NORTHPORT, Maine — Ever since Bub and Meg Fournier bought their home on about 2 acres in Belfast, they’ve been waging war against a weed.

They can’t let up. They know if they let their guard down, even just a little, the weed will win.

That’s because they’re fighting Japanese knotweed, which is fast-growing, extremely adaptable and characterized by the Maine Department of Agriculture, Conservation and Forestry as “severely invasive.” It’s notoriously difficult to kill, and so hardy it’s been known to grow through asphalt, concrete and even the solid foundations of homes.

But Meg Fournier didn’t really know about any of that before the family moved into their new house about two and a half years ago and found themselves coping with “a jungle” of knotweed that her husband spends much of his free time trying to mow down.

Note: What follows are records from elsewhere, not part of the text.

$ cat src/rtl/date_add_days_defines.svh
// Assertion macros shared by the date adder RTL.
// Requires clk_i and rst_ni in the scope of each use.
`ifndef DATE_ADD_DAYS_DEFINES_SVH
`define DATE_ADD_DAYS_DEFINES_SVH

// Same-cycle implication, checked outside reset.
`define DAD_ASSERT_IMP(lbl, ante, cons) \
  lbl: assert property (@(posedge clk_i) disable iff (!rst_ni) (ante) |-> (cons)) \
    else $error("date_add_days: same-cycle check failed");

// Next-cycle implication, checked outside reset.
`define DAD_ASSERT_NXT(lbl, ante, cons) \
  lbl: assert property (@(posedge clk_i) disable iff (!rst_ni) (ante) |=> (cons)) \
    else $error("date_add_days: next-cycle check failed");

`endif

$ cat src/rtl/dad_pkg.sv
// Package for the date adder: word types, microcode format, program ROM
// and calendar tables. Used by date_add_days; depends on nothing.
package dad_pkg;

  localparam int unsigned DaysWidth = 20;
  localparam int unsigned AccWidth  = (DaysWidth > 21) ? DaysWidth + 2 : 23;
  localparam int unsigned PcWidth   = 4;
  localparam int unsigned CntWidth  = 5;

  localparam logic [AccWidth-1:0] OverflowSerial = AccWidth'(3652059);
  localparam logic [13:0]         MaxYear        = 14'd9999;
  localparam logic [3:0]          LastMonth      = 4'd12;
  localparam logic [3:0]          FirstMonth     = 4'd1;
  localparam logic [3:0]          February       = 4'd2;
  localparam logic [4:0]          LastDay        = 5'd31;

  typedef struct packed {
    logic [4:0]           start_day;
    logic [3:0]           start_month;
    logic [13:0]          start_year;
    logic [DaysWidth-1:0] days_to_add;
  } in_word_t;

  typedef struct packed {
    logic [4:0]  end_day;
    logic [3:0]  end_month;
    logic [13:0] end_year;
    logic        year_overflow;
  } out_word_t;

  localparam logic [2:0] OpEnc     = 3'd0;
  localparam logic [2:0] OpDec     = 3'd1;
  localparam logic [2:0] OpAddDate = 3'd2;
  localparam logic [2:0] OpAddDays = 3'd3;
  localparam logic [2:0] OpOvf     = 3'd4;
  localparam logic [2:0] OpClr     = 3'd5;
  localparam logic [2:0] OpMon     = 3'd6;
  localparam logic [2:0] OpDone    = 3'd7;

  localparam logic [1:0] FlagNone = 2'd0;
  localparam logic [1:0] FlagCent = 2'd1;
  localparam logic [1:0] FlagQuad = 2'd2;
  localparam logic [1:0] FlagYear = 2'd3;

  localparam logic [PcWidth-1:0] PcDone = 4'd13;
  localparam logic [PcWidth-1:0] PcLast = 4'd13;

  typedef struct packed {
    logic [2:0]          op;
    logic [8:0]          step;
    logic [17:0]         blk;
    logic [1:0]          lim;
    logic [1:0]          fsel;
    logic [CntWidth-1:0] fcmp;
    logic [PcWidth-1:0]  jmp;
  } ucode_t;

  // Encode loops turn year-1 into days by 400/100/4/1-year blocks; decode
  // loops undo it. The loop counts decide the leap flags.
  function automatic ucode_t ucode_rom(input logic [PcWidth-1:0] pc);
    ucode_t uc;
    uc = '{op: OpDone, step: 9'd0, blk: 18'd0, lim: 2'd0, fsel: FlagNone,
           fcmp: 5'd0, jmp: 4'd0};
    case (pc)
      4'd0: begin
        uc.op = OpEnc; uc.step = 9'd400; uc.blk = 18'd146097;
      end
      4'd1: begin
        uc.op = OpEnc; uc.step = 9'd100; uc.blk = 18'd36524;
        uc.fsel = FlagCent; uc.fcmp = 5'd3;
      end
      4'd2: begin
        uc.op = OpEnc; uc.step = 9'd4; uc.blk = 18'd1461;
        uc.fsel = FlagQuad; uc.fcmp = 5'd24;
      end
      4'd3: begin
        uc.op = OpEnc; uc.step = 9'd1; uc.blk = 18'd365;
        uc.fsel = FlagYear; uc.fcmp = 5'd3;
      end
      4'd4: uc.op = OpAddDate;
      4'd5: uc.op = OpAddDays;
      4'd6: begin
        uc.op = OpOvf; uc.jmp = PcDone;
      end
      4'd7: uc.op = OpClr;
      4'd8: begin
        uc.op = OpDec; uc.step = 9'd400; uc.blk = 18'd146097;
      end
      4'd9: begin
        uc.op = OpDec; uc.step = 9'd100; uc.blk = 18'd36524; uc.lim = 2'd3;
        uc.fsel = FlagCent; uc.fcmp = 5'd3;
      end
      4'd10: begin
        uc.op = OpDec; uc.step = 9'd4; uc.blk = 18'd1461;
        uc.fsel = FlagQuad; uc.fcmp = 5'd24;
      end
      4'd11: begin
        uc.op = OpDec; uc.step = 9'd1; uc.blk = 18'd365; uc.lim = 2'd3;
        uc.fsel = FlagYear; uc.fcmp = 5'd3;
      end
      4'd12: uc.op = OpMon;
      default: uc.op = OpDone;
    endcase
    return uc;
  endfunction

  function automatic logic [4:0] month_days(input logic [3:0] mon, input logic leap);
    logic [4:0] len;
    case (mon)
      4'd2:    len = leap ? 5'd29 : 5'd28;
      4'd4:    len = 5'd30;
      4'd6:    len = 5'd30;
      4'd9:    len = 5'd30;
      4'd11:   len = 5'd30;
      default: len = 5'd31;
    endcase
    return len;
  endfunction

  function automatic logic [8:0] days_before_month(input logic [3:0] mon);
    logic [8:0] d;
    case (mon)
      4'd2:    d = 9'd31;
      4'd3:    d = 9'd59;
      4'd4:    d = 9'd90;
      4'd5:    d = 9'd120;
      4'd6:    d = 9'd151;
      4'd7:    d = 9'd181;
      4'd8:    d = 9'd212;
      4'd9:    d = 9'd243;
      4'd10:   d = 9'd273;
      4'd11:   d = 9'd304;
      4'd12:   d = 9'd334;
      default: d = 9'd0;
    endcase
    return d;
  endfunction

endpackage

$ cat src/rtl/date_add_days.sv
// Time per word is set by the iterations of the 400/100/4/1-year loops
// (encode and decode), the month loop of the sequencer and output stalls.
// Throughput: one word at a time; the next input word is taken in the cycle
// after the result moves into the output register.
// Reset clears the sequencer, the busy flag and the output valid flag.
// Top level of the date adder; uses dad_pkg and date_add_days_defines.svh.
`include "date_add_days_defines.svh"

module date_add_days (
  input  logic                 clk_i,
  input  logic                 rst_ni,
  input  logic                 in_valid_i,
  output logic                 in_stall_o,
  input  dad_pkg::in_word_t    in_word_i,
  output logic                 out_valid_o,
  input  logic                 out_stall_i,
  output dad_pkg::out_word_t   out_word_o
);

  logic                              busy_q, busy_d;
  logic [dad_pkg::PcWidth-1:0]       pc_q, pc_d;
  logic [dad_pkg::AccWidth-1:0]      acc_q, acc_d;
  logic [13:0]                       yr_q, yr_d;
  logic [3:0]                        mon_q, mon_d;
  logic [4:0]                        day_q, day_d;
  logic [dad_pkg::DaysWidth-1:0]     add_q, add_d;
  logic [dad_pkg::CntWidth-1:0]      cnt_q, cnt_d;
  logic [2:0]                        flg_q, flg_d;
  logic                              ovf_q, ovf_d;
  logic                              out_valid_q, out_valid_d;
  dad_pkg::out_word_t                out_word_q, out_word_d;

  dad_pkg::ucode_t uc;
  logic            leap;
  logic            enc_go;
  logic            dec_go;
  logic            mon_go;
  logic [4:0]      mon_len;
  logic            accept;
  logic            out_free;

  assign in_stall_o  = busy_q;
  assign out_valid_o = out_valid_q;
  assign out_word_o  = out_word_q;
  assign accept      = in_valid_i && !busy_q;
  assign out_free    = !out_valid_q || !out_stall_i;

  always_comb begin
    uc      = dad_pkg::ucode_rom(pc_q);
    leap    = flg_q[2] && (!flg_q[1] || flg_q[0]);
    mon_len = dad_pkg::month_days(mon_q, leap);
    enc_go  = yr_q >= 14'(uc.step);
    dec_go  = (acc_q >= dad_pkg::AccWidth'(uc.blk))
              && ((uc.lim == 2'd0) || (cnt_q != dad_pkg::CntWidth'(uc.lim)));
    mon_go  = (mon_q < dad_pkg::LastMonth) && (acc_q >= dad_pkg::AccWidth'(mon_len));
  end

  always_comb begin
    busy_d      = busy_q;
    pc_d        = pc_q;
    acc_d       = acc_q;
    yr_d        = yr_q;
    mon_d       = mon_q;
    day_d       = day_q;
    add_d       = add_q;
    cnt_d       = cnt_q;
    flg_d       = flg_q;
    ovf_d       = ovf_q;
    out_valid_d = out_valid_q;
    out_word_d  = out_word_q;

    if (out_valid_q && !out_stall_i) begin
      out_valid_d = 1'b0;
    end

    if (accept) begin
      busy_d = 1'b1;
      pc_d   = '0;
      acc_d  = '0;
      cnt_d  = '0;
      ovf_d  = 1'b0;
      add_d  = in_word_i.days_to_add;
      day_d  = (in_word_i.start_day == 5'd0) ? 5'd1 : in_word_i.start_day;
      yr_d   = (in_word_i.start_year == 14'd0) ? 14'd0 : in_word_i.start_year - 14'd1;
      if (in_word_i.start_month == 4'd0) begin
        mon_d = dad_pkg::FirstMonth;
      end else if (in_word_i.start_month > dad_pkg::LastMonth) begin
        mon_d = dad_pkg::LastMonth;
      end else begin
        mon_d = in_word_i.start_month;
      end
    end else if (busy_q) begin
      case (uc.op)
        dad_pkg::OpEnc, dad_pkg::OpDec: begin
          if ((uc.op == dad_pkg::OpEnc) ? enc_go : dec_go) begin
            cnt_d = cnt_q + 5'd1;
            if (uc.op == dad_pkg::OpEnc) begin
              yr_d  = yr_q - 14'(uc.step);
              acc_d = acc_q + dad_pkg::AccWidth'(uc.blk);
            end else begin
              yr_d  = yr_q + 14'(uc.step);
              acc_d = acc_q - dad_pkg::AccWidth'(uc.blk);
            end
          end else begin
            cnt_d = '0;
            pc_d  = pc_q + 4'd1;
            case (uc.fsel)
              dad_pkg::FlagCent: flg_d[0] = (cnt_q == uc.fcmp);
              dad_pkg::FlagQuad: flg_d[1] = (cnt_q == uc.fcmp);
              dad_pkg::FlagYear: flg_d[2] = (cnt_q == uc.fcmp);
              default: flg_d = flg_q;
            endcase
          end
        end
        dad_pkg::OpAddDate: begin
          acc_d = acc_q
                  + dad_pkg::AccWidth'(dad_pkg::days_before_month(mon_q))
                  + dad_pkg::AccWidth'(day_q - 5'd1)
                  + dad_pkg::AccWidth'((mon_q > dad_pkg::February) && leap);
          pc_d  = pc_q + 4'd1;
        end
        dad_pkg::OpAddDays: begin
          acc_d = acc_q + dad_pkg::AccWidth'(add_q);
          pc_d  = pc_q + 4'd1;
        end
        dad_pkg::OpOvf: begin
          if (acc_q >= dad_pkg::OverflowSerial) begin
            ovf_d = 1'b1;
            pc_d  = uc.jmp;
          end else begin
            pc_d = pc_q + 4'd1;
          end
        end
        dad_pkg::OpClr: begin
          yr_d  = '0;
          mon_d = dad_pkg::FirstMonth;
          cnt_d = '0;
          pc_d  = pc_q + 4'd1;
        end
        dad_pkg::OpMon: begin
          if (mon_go) begin
            acc_d = acc_q - dad_pkg::AccWidth'(mon_len);
            mon_d = mon_q + 4'd1;
          end else begin
            pc_d = pc_q + 4'd1;
          end
        end
        dad_pkg::OpDone: begin
          if (out_free) begin
            busy_d      = 1'b0;
            out_valid_d = 1'b1;
            if (ovf_q) begin
              out_word_d.end_day       = dad_pkg::LastDay;
              out_word_d.end_month     = dad_pkg::LastMonth;
              out_word_d.end_year      = dad_pkg::MaxYear;
              out_word_d.year_overflow = 1'b1;
            end else begin
              out_word_d.end_day       = acc_q[4:0] + 5'd1;
              out_word_d.end_month     = mon_q;
              out_word_d.end_year      = yr_q + 14'd1;
              out_word_d.year_overflow = 1'b0;
            end
          end
        end
        default: begin
          busy_d = 1'b0;
        end
      endcase
    end
  end

  always_ff @(posedge clk_i or negedge rst_ni) begin
    if (!rst_ni) begin
      busy_q      <= 1'b0;
      pc_q        <= '0;
      cnt_q       <= '0;
      flg_q       <= '0;
      ovf_q       <= 1'b0;
      out_valid_q <= 1'b0;
    end else begin
      busy_q      <= busy_d;
      pc_q        <= pc_d;
      cnt_q       <= cnt_d;
      flg_q       <= flg_d;
      ovf_q       <= ovf_d;
      out_valid_q <= out_valid_d;
    end
  end

  always_ff @(posedge clk_i) begin
    acc_q      <= acc_d;
    yr_q       <= yr_d;
    mon_q      <= mon_d;
    day_q      <= day_d;
    add_q      <= add_d;
    out_word_q <= out_word_d;
  end

  `DAD_ASSERT_IMP(a_pc_in_program, busy_q, pc_q <= dad_pkg::PcLast)
  `DAD_ASSERT_NXT(a_accept_starts, in_valid_i && !in_stall_o, busy_q && (pc_q == '0))
  `DAD_ASSERT_IMP(a_ovf_saturates, out_valid_o && out_word_o.year_overflow,
                  (out_word_o.end_year == dad_pkg::MaxYear)
                  && (out_word_o.end_month == dad_pkg::LastMonth)
                  && (out_word_o.end_day == dad_pkg::LastDay))
  `DAD_ASSERT_IMP(a_result_range, out_valid_o && !out_word_o.year_overflow,
                  (out_word_o.end_year <= dad_pkg::MaxYear)
                  && (out_word_o.end_month != 4'd0)
                  && (out_word_o.end_month <= dad_pkg::LastMonth)
                  && (out_word_o.end_day != 5'd0))

endmodule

“I’d never really thought twice about knotweed until we bought this piece of property,” she said. “I still forget, until springtime, when you start seeing it pop up.”

The weed that colonized the family’s backyard is, as its name suggests, a native of Asia. It was brought from Japan to the United Kingdom during the Victorian era as an ornamental plant, and even won a gold medal back then at a prestigious flower show, according to the BBC. It came to North America from England in the late 19th century as both an ornamental and to control erosion, but it didn’t take long before its less attractive qualities came to light.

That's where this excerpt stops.